What to work on => Please copy each line of the records below that includes the word "upstream".

[Start of Attachment]

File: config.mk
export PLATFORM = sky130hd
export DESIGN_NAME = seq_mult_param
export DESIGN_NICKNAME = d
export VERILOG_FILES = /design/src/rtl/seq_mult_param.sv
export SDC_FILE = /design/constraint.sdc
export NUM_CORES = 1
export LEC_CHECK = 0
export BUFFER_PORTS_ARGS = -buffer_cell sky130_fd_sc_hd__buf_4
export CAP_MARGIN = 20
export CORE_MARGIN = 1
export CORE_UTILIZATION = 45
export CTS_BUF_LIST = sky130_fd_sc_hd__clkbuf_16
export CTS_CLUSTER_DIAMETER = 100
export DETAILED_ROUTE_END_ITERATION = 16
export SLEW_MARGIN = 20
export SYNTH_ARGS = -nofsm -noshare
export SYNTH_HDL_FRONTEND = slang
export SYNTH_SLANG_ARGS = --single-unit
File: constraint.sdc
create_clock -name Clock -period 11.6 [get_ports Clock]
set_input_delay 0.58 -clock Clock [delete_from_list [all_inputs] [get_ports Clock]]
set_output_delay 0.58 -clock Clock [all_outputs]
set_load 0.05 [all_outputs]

[End of Attachment]
[Start of Attachment]

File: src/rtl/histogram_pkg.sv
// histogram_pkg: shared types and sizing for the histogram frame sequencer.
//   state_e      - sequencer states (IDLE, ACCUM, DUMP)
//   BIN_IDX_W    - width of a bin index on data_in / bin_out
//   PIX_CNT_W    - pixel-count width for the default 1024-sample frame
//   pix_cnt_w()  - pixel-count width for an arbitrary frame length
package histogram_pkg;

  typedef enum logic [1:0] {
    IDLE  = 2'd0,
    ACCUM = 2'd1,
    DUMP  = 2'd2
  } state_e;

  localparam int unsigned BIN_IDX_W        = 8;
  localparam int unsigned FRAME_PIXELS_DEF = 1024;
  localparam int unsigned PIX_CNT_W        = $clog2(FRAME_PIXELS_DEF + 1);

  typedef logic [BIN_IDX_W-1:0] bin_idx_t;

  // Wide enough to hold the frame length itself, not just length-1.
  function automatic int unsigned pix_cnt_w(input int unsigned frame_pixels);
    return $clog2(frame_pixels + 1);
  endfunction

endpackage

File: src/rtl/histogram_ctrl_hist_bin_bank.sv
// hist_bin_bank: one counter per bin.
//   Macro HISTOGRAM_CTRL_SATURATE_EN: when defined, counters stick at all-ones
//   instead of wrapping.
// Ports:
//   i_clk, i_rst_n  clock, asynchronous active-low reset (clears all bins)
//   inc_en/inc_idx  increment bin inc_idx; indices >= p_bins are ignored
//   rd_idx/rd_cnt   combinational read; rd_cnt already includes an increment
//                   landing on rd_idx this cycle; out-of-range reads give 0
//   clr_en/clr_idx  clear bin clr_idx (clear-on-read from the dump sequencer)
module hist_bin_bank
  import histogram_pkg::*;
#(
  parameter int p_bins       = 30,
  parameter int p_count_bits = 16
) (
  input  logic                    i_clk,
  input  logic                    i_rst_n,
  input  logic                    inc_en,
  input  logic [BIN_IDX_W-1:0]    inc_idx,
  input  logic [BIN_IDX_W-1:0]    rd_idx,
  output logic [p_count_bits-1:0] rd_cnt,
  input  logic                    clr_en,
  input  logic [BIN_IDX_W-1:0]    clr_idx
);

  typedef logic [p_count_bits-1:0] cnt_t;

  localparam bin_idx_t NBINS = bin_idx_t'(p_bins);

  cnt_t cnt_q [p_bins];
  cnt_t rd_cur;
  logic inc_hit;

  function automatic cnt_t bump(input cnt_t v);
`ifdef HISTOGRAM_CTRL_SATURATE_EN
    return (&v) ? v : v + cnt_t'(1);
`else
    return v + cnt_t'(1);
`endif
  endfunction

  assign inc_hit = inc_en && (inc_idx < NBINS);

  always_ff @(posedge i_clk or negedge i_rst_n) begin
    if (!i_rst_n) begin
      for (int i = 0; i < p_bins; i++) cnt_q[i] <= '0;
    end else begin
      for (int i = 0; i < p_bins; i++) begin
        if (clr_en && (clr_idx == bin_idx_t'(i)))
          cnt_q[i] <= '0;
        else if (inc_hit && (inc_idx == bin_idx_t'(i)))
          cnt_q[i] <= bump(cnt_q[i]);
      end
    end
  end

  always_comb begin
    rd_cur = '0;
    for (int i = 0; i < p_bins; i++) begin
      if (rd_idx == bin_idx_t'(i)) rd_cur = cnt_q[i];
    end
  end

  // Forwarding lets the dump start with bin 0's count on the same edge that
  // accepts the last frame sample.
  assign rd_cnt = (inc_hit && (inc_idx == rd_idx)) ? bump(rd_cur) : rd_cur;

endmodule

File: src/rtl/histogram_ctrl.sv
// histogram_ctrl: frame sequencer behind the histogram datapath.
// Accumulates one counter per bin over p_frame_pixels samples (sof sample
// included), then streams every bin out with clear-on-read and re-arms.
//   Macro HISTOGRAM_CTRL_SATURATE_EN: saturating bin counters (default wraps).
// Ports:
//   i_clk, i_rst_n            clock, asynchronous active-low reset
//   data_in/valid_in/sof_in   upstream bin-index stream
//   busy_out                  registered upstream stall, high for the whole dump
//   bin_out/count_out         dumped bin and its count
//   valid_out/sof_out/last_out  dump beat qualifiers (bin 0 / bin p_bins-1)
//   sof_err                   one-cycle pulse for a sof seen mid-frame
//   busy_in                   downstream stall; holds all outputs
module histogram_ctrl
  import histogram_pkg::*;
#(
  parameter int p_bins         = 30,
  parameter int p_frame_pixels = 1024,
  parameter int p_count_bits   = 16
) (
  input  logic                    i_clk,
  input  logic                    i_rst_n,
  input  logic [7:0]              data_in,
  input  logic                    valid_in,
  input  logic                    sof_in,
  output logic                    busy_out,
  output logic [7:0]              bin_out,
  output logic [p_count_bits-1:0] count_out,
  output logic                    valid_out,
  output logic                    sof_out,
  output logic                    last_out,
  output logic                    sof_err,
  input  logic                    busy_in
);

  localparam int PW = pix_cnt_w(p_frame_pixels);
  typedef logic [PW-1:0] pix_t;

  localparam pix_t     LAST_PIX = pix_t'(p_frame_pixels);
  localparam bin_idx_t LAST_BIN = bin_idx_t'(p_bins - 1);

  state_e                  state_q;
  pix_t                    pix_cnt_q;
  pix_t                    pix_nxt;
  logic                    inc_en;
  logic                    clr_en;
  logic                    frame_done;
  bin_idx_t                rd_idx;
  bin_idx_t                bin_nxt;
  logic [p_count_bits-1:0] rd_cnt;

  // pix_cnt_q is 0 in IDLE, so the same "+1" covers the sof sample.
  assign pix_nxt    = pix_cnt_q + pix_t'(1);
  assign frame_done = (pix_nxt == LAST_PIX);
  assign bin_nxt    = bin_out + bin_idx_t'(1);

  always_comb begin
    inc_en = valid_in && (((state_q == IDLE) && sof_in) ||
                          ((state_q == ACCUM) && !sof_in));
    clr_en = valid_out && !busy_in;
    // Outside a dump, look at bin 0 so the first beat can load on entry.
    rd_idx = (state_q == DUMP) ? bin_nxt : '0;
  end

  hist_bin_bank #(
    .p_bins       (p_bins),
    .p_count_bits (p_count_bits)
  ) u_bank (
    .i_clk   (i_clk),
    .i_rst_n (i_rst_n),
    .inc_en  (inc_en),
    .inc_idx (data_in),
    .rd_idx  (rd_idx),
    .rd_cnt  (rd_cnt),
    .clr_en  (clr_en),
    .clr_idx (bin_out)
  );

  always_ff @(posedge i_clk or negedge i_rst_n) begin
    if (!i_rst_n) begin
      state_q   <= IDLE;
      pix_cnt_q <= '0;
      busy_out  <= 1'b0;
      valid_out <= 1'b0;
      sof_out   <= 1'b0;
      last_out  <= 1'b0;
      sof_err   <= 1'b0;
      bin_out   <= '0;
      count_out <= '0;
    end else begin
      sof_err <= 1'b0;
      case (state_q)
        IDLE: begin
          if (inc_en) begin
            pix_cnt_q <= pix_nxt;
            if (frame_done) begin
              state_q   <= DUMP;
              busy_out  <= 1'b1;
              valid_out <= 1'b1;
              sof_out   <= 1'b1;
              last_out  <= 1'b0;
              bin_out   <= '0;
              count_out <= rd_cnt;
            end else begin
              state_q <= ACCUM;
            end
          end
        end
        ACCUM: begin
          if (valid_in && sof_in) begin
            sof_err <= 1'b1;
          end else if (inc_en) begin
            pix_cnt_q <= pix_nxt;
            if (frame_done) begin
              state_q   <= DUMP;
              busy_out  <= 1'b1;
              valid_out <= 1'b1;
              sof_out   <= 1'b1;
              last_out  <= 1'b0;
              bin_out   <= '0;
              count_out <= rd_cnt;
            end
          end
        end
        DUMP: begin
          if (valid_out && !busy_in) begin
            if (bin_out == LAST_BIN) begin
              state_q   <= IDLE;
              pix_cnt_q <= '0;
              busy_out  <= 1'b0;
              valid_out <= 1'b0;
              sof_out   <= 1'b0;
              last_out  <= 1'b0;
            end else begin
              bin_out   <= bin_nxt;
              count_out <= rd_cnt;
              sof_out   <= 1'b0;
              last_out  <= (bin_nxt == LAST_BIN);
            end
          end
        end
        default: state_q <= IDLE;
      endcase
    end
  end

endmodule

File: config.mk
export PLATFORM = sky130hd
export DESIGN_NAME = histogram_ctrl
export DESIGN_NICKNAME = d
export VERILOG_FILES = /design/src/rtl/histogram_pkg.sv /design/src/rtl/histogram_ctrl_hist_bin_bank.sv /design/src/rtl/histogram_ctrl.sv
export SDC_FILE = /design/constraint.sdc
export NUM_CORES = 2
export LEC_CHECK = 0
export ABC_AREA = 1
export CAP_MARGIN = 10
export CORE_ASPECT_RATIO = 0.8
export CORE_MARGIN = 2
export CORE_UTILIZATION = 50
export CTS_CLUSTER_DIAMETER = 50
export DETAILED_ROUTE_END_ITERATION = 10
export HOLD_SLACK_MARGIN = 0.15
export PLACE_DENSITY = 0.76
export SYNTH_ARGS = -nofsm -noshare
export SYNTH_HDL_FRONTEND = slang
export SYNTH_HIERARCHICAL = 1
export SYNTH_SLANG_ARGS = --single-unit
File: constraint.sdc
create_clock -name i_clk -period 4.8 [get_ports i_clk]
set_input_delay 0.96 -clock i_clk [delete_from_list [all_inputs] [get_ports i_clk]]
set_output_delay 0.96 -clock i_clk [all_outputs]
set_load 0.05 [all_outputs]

[End of Attachment]

Task answer =>
//   data_in/valid_in/sof_in   upstream bin-index stream
//   busy_out                  registered upstream stall, high for the whole dump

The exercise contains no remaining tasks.